The complexity of the web

The web pages below let you explore the complexities of encoding (aka sanitising) and validating data to prevent XSS, the most notorious way for things to go off the rails in modern web-applications.

The central technology here is the mark-up language HTML, but this language involves a range of other technologies including

The web browser is the obvious place where these technologies are used, but mobile phone apps and increasingly also desktop apps use them too: often an app is effectively just a dedicated browser for an individual web site and so-called Electron apps are built using HTML and JavaScript.

All the web pages below are totally self-contained: the required JavaScript code is inlined inside the HTML or uses standard APIs provided by any browser, notably the DOM API. Note that the use of inlined JavaScript is considered bad practice as it makes for a poorly maintainable messy mixture of JavaScript code and HTML content.
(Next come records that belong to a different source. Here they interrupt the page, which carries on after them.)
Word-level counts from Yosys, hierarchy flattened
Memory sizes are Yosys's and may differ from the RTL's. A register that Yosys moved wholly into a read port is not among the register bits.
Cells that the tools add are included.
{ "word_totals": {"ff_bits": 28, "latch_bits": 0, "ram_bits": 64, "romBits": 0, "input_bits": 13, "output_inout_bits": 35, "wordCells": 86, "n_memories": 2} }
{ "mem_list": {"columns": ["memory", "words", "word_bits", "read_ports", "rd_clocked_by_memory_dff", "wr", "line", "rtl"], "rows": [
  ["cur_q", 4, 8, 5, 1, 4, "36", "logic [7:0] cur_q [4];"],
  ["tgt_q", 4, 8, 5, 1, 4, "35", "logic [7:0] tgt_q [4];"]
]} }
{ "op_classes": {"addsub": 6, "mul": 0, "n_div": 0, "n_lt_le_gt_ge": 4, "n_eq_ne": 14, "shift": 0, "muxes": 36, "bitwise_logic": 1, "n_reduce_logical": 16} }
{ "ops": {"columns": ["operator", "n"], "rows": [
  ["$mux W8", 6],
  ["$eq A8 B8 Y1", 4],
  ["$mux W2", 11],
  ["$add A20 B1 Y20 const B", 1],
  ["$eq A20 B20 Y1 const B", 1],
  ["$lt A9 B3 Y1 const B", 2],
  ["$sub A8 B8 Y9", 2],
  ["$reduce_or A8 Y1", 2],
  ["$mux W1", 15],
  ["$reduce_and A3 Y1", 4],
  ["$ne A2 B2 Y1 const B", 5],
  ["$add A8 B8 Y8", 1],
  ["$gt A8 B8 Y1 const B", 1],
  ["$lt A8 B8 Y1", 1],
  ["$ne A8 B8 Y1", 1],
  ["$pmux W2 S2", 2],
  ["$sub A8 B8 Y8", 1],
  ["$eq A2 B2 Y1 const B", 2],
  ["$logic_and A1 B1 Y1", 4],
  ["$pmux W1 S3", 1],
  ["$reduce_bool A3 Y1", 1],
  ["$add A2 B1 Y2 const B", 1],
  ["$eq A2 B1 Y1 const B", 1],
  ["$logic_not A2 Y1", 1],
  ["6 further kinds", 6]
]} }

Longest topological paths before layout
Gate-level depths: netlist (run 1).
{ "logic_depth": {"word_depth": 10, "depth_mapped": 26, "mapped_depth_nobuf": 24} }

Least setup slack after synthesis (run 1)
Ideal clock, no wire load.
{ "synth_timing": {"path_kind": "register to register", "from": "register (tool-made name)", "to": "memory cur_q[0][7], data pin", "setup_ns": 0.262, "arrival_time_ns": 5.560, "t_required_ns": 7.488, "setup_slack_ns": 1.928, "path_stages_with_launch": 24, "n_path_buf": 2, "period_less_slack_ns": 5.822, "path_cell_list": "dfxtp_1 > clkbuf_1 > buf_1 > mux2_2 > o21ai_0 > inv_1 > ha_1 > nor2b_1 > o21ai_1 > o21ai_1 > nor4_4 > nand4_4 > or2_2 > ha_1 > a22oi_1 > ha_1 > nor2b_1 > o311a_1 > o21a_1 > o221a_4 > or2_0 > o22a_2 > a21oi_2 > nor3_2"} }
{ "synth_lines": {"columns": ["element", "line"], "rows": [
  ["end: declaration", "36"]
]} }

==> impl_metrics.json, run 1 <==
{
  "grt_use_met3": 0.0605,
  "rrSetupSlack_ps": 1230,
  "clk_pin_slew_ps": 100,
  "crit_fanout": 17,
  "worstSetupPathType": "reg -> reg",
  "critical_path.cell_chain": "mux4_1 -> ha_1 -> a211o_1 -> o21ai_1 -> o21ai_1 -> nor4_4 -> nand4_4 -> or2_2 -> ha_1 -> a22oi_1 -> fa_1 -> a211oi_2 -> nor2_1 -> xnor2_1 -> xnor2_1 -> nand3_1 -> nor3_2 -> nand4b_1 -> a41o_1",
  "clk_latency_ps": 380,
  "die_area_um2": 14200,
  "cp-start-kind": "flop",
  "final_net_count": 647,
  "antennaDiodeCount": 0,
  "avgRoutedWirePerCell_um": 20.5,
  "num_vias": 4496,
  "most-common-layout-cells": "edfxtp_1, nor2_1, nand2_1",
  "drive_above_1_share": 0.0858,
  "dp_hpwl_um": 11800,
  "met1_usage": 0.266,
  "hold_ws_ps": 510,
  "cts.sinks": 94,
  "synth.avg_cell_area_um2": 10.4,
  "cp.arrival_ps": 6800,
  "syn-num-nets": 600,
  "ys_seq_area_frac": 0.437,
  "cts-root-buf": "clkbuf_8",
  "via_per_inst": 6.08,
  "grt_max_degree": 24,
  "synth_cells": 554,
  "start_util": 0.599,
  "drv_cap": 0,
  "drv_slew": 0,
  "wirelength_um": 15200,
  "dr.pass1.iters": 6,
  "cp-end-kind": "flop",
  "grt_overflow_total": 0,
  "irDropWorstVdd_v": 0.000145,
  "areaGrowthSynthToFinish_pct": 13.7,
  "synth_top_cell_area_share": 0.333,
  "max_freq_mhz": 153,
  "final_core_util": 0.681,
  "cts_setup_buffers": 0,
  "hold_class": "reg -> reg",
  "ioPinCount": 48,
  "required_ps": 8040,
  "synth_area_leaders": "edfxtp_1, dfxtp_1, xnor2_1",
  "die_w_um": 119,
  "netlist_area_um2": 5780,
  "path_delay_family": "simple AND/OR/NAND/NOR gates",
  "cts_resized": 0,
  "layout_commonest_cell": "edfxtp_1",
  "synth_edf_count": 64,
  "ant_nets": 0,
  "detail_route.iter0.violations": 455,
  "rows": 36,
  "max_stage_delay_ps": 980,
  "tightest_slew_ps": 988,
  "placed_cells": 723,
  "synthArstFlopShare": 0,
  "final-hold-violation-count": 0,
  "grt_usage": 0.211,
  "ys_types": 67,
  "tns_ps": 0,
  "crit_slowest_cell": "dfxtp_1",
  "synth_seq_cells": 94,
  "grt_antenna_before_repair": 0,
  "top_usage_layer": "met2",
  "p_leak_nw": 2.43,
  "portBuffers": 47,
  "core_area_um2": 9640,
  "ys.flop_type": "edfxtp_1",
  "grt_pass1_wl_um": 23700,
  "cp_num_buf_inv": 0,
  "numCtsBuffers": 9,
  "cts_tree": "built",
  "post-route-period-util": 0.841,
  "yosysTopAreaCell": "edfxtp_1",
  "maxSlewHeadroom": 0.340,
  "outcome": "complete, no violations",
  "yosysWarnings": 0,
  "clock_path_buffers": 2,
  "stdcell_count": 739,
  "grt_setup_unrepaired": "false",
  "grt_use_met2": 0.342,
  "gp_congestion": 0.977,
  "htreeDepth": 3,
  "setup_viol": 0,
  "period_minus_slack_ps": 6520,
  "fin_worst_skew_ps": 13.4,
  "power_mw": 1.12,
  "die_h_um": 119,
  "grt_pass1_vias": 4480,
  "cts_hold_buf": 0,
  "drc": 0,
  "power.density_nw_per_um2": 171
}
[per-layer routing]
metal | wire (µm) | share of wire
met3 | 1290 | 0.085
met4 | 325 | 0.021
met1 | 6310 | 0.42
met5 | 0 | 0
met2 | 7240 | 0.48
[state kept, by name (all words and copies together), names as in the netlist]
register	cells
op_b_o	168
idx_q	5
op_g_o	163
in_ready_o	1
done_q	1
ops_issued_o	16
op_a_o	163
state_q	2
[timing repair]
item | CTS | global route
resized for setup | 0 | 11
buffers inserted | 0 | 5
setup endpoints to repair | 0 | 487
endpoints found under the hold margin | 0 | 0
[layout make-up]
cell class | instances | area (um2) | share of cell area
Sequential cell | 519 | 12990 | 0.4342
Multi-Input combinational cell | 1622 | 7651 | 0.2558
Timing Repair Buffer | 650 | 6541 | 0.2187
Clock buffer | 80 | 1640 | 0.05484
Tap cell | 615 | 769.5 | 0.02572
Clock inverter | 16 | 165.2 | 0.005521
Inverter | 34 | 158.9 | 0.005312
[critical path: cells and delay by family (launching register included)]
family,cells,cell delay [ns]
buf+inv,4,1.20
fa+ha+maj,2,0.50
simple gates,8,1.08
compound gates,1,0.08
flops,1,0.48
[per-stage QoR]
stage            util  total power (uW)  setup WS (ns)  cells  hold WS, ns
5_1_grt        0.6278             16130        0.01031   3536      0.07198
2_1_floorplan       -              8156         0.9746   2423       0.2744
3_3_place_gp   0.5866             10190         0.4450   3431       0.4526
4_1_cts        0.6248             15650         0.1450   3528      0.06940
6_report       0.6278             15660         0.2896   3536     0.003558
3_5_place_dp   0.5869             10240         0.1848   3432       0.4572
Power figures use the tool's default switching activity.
File: config.mk
export PLATFORM = sky130hd
export DESIGN_NAME = pkt_buffer_writer
export DESIGN_NICKNAME = d
export VERILOG_FILES = /design/src/rtl/pkt_buffer_writer.sv
export SDC_FILE = /design/constraint.sdc
export NUM_CORES = 1
export LEC_CHECK = 0
export ABC_AREA = 1
export BUFFER_PORTS_ARGS = -buffer_cell sky130_fd_sc_hd__buf_2
export CELL_PAD_IN_SITES_DETAIL_PLACEMENT = 1
export CELL_PAD_IN_SITES_GLOBAL_PLACEMENT = 1
export CORE_AREA = 2 2 444 446
export CTS_CLUSTER_DIAMETER = 50
export DETAILED_ROUTE_END_ITERATION = 10
export DIE_AREA = 0 0 446 448
export GPL_ROUTABILITY_DRIVEN = 0
export PLACE_DENSITY_LB_ADDON = 0.25
export SLEW_MARGIN = 20
export SYNTH_ARGS = -nofsm -noshare
export SYNTH_HDL_FRONTEND = slang
export SYNTH_SLANG_ARGS = --single-unit
File: constraint.sdc
create_clock -name clk -period 2.1 [get_ports clk]
set_input_delay 0.21 -clock clk [delete_from_list [all_inputs] [get_ports clk]]
set_output_delay 0.21 -clock clk [all_outputs]
set_load 0.005 [all_outputs]
File: src/rtl/pkt_buffer_writer.sv
// Packet-buffer ingress writer: binds a free ID to each packet, stores flits at {id, idx}, emits one metadata record per packet.
// Writes land one cycle after acceptance; ingress stalls while no ID is held or an undrained record would be overwritten.
`timescale 1ns/1ps

package pkt_buffer_writer_pkg;
  typedef struct packed {
    logic         sop;
    logic         eop;
    logic [5:0]   empty;
    logic [511:0] data;
  } flit_t;
endpackage

module pkt_buffer_writer
  import pkt_buffer_writer_pkg::*;
#(
  parameter int PKT_AWIDTH    = 12,
  parameter int MAX_FLITS     = 32,
  parameter int PKTBUF_AWIDTH = PKT_AWIDTH + 5
) (
  input  logic                     clk,
  input  logic                     rst_n,
  input  logic                     in_valid,
  input  logic                     in_sop,
  input  logic                     in_eop,
  input  logic [511:0]             in_data,
  input  logic [5:0]               in_empty,
  output logic                     in_ready,
  input  logic                     emptylist_out_valid,
  input  logic [PKT_AWIDTH-1:0]    emptylist_out_data,
  output logic                     emptylist_out_ready,
  output logic                     pkt_buffer_write,
  output logic [PKTBUF_AWIDTH-1:0] pkt_buffer_address,
  output flit_t                    pkt_buffer_writedata,
  output logic                     meta_valid,
  output logic [PKT_AWIDTH-1:0]    meta_pktID,
  output logic [5:0]               meta_flits,
  output logic [15:0]              meta_len,
  output logic                     meta_trunc,
  input  logic                     meta_ready,
  output logic [15:0]              err_cnt
);

  typedef enum logic [1:0] {NO_ID, HAVE_ID, IN_PKT} state_e;

  state_e                   state_q, state_d;
  logic [PKT_AWIDTH-1:0]    pkt_id_q;
  logic [5:0]               flit_cnt_q, flit_cnt_d;
  logic                     trunc_q, trunc_d;
  logic                     write_q, write_d;
  logic [4:0]               flit_idx_d;
  logic [PKTBUF_AWIDTH-1:0] addr_q;
  flit_t                    wdata_q;
  logic                     meta_valid_q;
  logic [PKT_AWIDTH-1:0]    meta_pktid_q;
  logic [5:0]               meta_flits_q;
  logic [15:0]              meta_len_q, meta_len_d;
  logic                     meta_trunc_q;
  logic [15:0]              err_cnt_q;
  logic                     accept, close_pkt, err_inc, meta_free, room;

  assign meta_free = !meta_valid_q || meta_ready;
  assign accept    = in_valid && in_ready;
  assign room      = flit_cnt_q < 6'(MAX_FLITS);

  always_ff @(posedge clk or negedge rst_n) begin
    if (!rst_n) state_q <= NO_ID;
    else        state_q <= state_d;
  end

  always_comb begin
    state_d = state_q;
    case (state_q)
      NO_ID:   if (emptylist_out_valid) state_d = HAVE_ID;
      HAVE_ID: if (accept && in_sop) state_d = in_eop ? NO_ID : IN_PKT;
      IN_PKT:  if (accept && in_eop) state_d = NO_ID;
      default: state_d = NO_ID;
    endcase
  end

  // Pop is gated by rst_n so every output reads 0 while reset is held.
  always_comb begin
    in_ready            = (state_q == HAVE_ID || state_q == IN_PKT) && meta_free;
    emptylist_out_ready = rst_n && (state_q == NO_ID) && emptylist_out_valid;
  end

  always_comb begin
    write_d    = 1'b0;
    flit_idx_d = '0;
    close_pkt  = 1'b0;
    err_inc    = 1'b0;
    flit_cnt_d = flit_cnt_q;
    trunc_d    = trunc_q;
    case (state_q)
      HAVE_ID: if (accept) begin
        if (in_sop) begin
          write_d    = 1'b1;
          flit_cnt_d = 6'd1;
          trunc_d    = 1'b0;
          close_pkt  = in_eop;
        end else begin
          err_inc = 1'b1;
        end
      end
      IN_PKT: if (accept) begin
        if (room) begin
          write_d    = 1'b1;
          flit_idx_d = flit_cnt_q[4:0];
          flit_cnt_d = flit_cnt_q + 6'd1;
        end else begin
          trunc_d = 1'b1;
        end
        err_inc   = in_sop;
        close_pkt = in_eop;
      end
      default: ;
    endcase
  end

  // A truncated packet never stored its EOP flit, so its empty bytes do not apply.
  assign meta_len_d = {4'd0, flit_cnt_d, 6'd0} - {10'd0, (trunc_d ? 6'd0 : in_empty)};

  always_ff @(posedge clk or negedge rst_n) begin
    if (!rst_n) begin
      pkt_id_q     <= '0;
      flit_cnt_q   <= '0;
      trunc_q      <= 1'b0;
      write_q      <= 1'b0;
      addr_q       <= '0;
      wdata_q      <= '0;
      meta_valid_q <= 1'b0;
      meta_pktid_q <= '0;
      meta_flits_q <= '0;
      meta_len_q   <= '0;
      meta_trunc_q <= 1'b0;
      err_cnt_q    <= '0;
    end else begin
      if (state_q == NO_ID && emptylist_out_valid) pkt_id_q <= emptylist_out_data;
      flit_cnt_q <= flit_cnt_d;
      trunc_q    <= trunc_d;
      write_q    <= write_d;
      if (write_d) begin
        addr_q  <= {pkt_id_q, flit_idx_d};
        wdata_q <= '{sop: in_sop, eop: in_eop, empty: in_empty, data: in_data};
      end
      if (close_pkt) begin
        meta_valid_q <= 1'b1;
        meta_pktid_q <= pkt_id_q;
        meta_flits_q <= flit_cnt_d;
        meta_len_q   <= meta_len_d;
        meta_trunc_q <= trunc_d;
      end else if (meta_ready) begin
        meta_valid_q <= 1'b0;
      end
      if (err_inc && err_cnt_q != 16'hFFFF) err_cnt_q <= err_cnt_q + 16'd1;
    end
  end

  assign pkt_buffer_write     = write_q;
  assign pkt_buffer_address   = addr_q;
  assign pkt_buffer_writedata = wdata_q;
  assign meta_valid           = meta_valid_q;
  assign meta_pktID           = meta_pktid_q;
  assign meta_flits           = meta_flits_q;
  assign meta_len             = meta_len_q;
  assign meta_trunc           = meta_trunc_q;
  assign err_cnt              = err_cnt_q;

endmodule

==> metrics.csv <==
metric;value;unit
outcome;finished, violations left;
violations;negative setup slack;
fin_tns_setup;-58.07;ns
die-area;0.200;mm^2
min_period;2.28;ns
grtUsageMet2;0.194;
final_common_cell;buf_2;
timing.hold.ws;0.124;ns
clock_sinks;608;
die_w;446;um
dp_hpwl;96200;um
relSlewSlack;0.513;
rsz0062_at_grt;yes;
yosysWarnings;0;
syn_nets;2082;
grt_pass1_wl;167000;um
ys_seq_area_frac;0.635;
grt_util_all_layers;0.117;
hp-class;input pin to register;
drc;0;
postSynthCellCount;1538;
drv_cap;0;
rr_worst_depth;11;
synth_area_per_cell;15.6;um^2
path_clk_slew;0.05;ns
fillers;22000;
start_kind;register;
use_met1;0.137;
finalCritPeriodShare;1.09;
clkLatencyLatePin;0.72;ns
final_cell_mix;buf_2 (1127), dfrtp_1 (608), dlygate4sd3_1 (538);
worst_slew_pin_slew;0.728;ns
slew_viol_final;0;
grt_start_max_net_pins;67;
floorplan.initialDensity;0.123;
wl_per_cell;21.0;um
portBuffers;1128;
core_region_area;0.195;mm^2
htree_num_levels;3;
final_area;0.0444;mm^2
skew;0.0310;ns
wl;127000;um
end_kind;register;
cts_buffers;102;
grt_pass1_vias;22200;
setup_ws;-0.183;ns
first_iter_violations;724;
hold_depth;5;
vias_per_cell;3.37;
cts_tree;built;
use_met3;0.0412;
power.leakage;21.0;nW
fp-row-count;162;
nets;3968;
setup_violations;503;
antenna_found_initial;29;
dr.pass1.iters;5;
vdd_drop_max;659;uV
p_per_area;1380;mW/mm^2
cp.arrival;2.86;ns
syn2layout_area_growth;85.2;%
vias;20400;
clockRootBuffer;clkbuf_16;
synth_area;0.0240;mm^2
max_freq;438;MHz
gr-max-usage-layer;met2;
worstSetupPathType;register to register;
drtAntennaViolNets;0;
cts_max_path_buffers;3;
yosys_register_bits;608;
worstPathRequired;2.68;ns
synth_cell_types;44;
place_area;0.0334;mm^2
gr-total-overflow;0;
worst-path-max-fanout;8;
drive_gt1_frac;0.584;
ios;1129;
die_y;448;um
hold_viol;0;
registers in the layout, summed over array words and instances, names as in the netlist, 6 cells and up:
signal	count
err_cnt	16
pkt_buffer_writedata	520
pkt_buffer_address	17
pkt_id_q	12
meta_flits	6
meta_pktID	12
flit_cnt_q	6
meta_len	13
critical path, cell delays in order, from the launching register on:
cell and delay [ns]:
dfrtp_1 0.35, inv_2 0.06, ha_4 0.29, buf_12 0.11, nand4_4 0.11, nor2_4 0.16
inv_4 0.06, nand2_8 0.12, buf_12 0.16, clkbuf_16 0.22, clkbuf_16 0.19, mux2_4 0.29
power breakdown:
group / internal (W) / switching (W) / leakage, nW
registers: 0.0174 / 0.00368 / 7.41
clock network: 0.0116 / 0.00654 / 1.80
logic: 0.0122 / 0.00965 / 11.7
cell usage after synthesis (all sizes together):
cell type,n,area share
nand3,34,0.0084
o22ai,1,0.00026
nand3b,2,0.00063
nand4,10,0.0029
o21ai,25,0.0054
nor2,31,0.0057
ha,7,0.0037
a21oi,9,0.0020
clkbuf,6,0.00094
o21bai,1,0.00031
nor3,5,0.0013
buf,65,0.028
a21o,1,0.00031
nor4,2,0.00052
o21a,1,0.00031
xnor2,6,0.0022
mux2,543,0.27
a31oi,1,0.00026
inv,35,0.0056
xor2,13,0.0048
nand2,130,0.021
o211ai,1,0.00031
dfrtp,608,0.63
o31ai,1,0.00031
metal layers:
layer / routed length [um] / up-vias
li1: - / 9184
met1: 51400 / 10300
met2: 61600 / 744
met3: 9680 / 200
met4: 4410 / 6
met5: 50 / -
cell type report:
type,instances,area (um^2),area share
flip-flops and latches,608,15200,0.343
repair buffers,1853,13600,0.307
multi-input cells,824,8530,0.192
well taps,2542,3180,0.0717
clock buffers,132,2900,0.0653
clock inverters,54,774,0.0174
inverters,35,141,0.00319
diodes,15,37.5,0.000846
metrics by stage:
step / total power [W] / util / setup slack [ns] / instances
3_5_place_dp: 0.0405 / 0.172 / -0.218 / 5263
4_1_cts: 0.0604 / 0.219 / -0.187 / 5992
2_1_floorplan: 0.0286 / - / 0.00845 / 1538
3_3_place_gp: 0.0403 / 0.172 / -0.228 / 5263
5_1_grt: 0.0646 / 0.228 / -0.281 / 6055
6_report: 0.0611 / 0.228 / -0.183 / 6063
cell families after synthesis:
logic type	after synthesis	synth area share
DFF	608	0.635
muxes	543	0.271
and+or+nand+nor	214	0.0402
buffers and inverters	106	0.0340
AOI/OAI and AO/OA	41	0.00950
xor gates and xnor gates	19	0.00694
adders and majority gates	7	0.00365
path summary, 6_finish.rpt:
check	to	slack (ns)	start
max in group asynchronous	pkt_buffer_writedata[53]$_DFFE_PN0P_	0.54	rst_n
setup / recovery	pkt_buffer_writedata[337]$_DFFE_PN0P_	-0.18	state_q[1]$_DFFE_PN0P_
min in group asynchronous	pkt_buffer_writedata[285]$_DFFE_PN0P_	0.43	rst_n
hold reg to reg	meta_pktID[11]$_DFFE_PN0P_	0.47	meta_pktID[11]$_DFFE_PN0P_
setup reg to reg	pkt_buffer_writedata[337]$_DFFE_PN0P_	-0.18	state_q[1]$_DFFE_PN0P_
hold / removal	meta_pktID[11]$_DFFE_PN0P_	0.12	in_sop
Still, for these demo web pages it has advantages: you can easily make a copy of this web page on your local file system, tinker around with it, and then view - and execute - the result in a browser to see the effect.

Mimicking a web server inside a web page with JavaScript

The web pages below contain JavaScript code that mimics the behaviour of a web server. More specifically, the pages micic a web template engine that generates a web page using a web template. The pages contain form fields to supply parameters to these templates and buttons to generate a web page by inserting them. The resulting HTML is inserted into the web page using the DOM API so that it is rendered inside the browser.

Two techniques we use are interactively changing a web page and JavaScript template strings:

  1. Changing a web page using innerHTML and document.write()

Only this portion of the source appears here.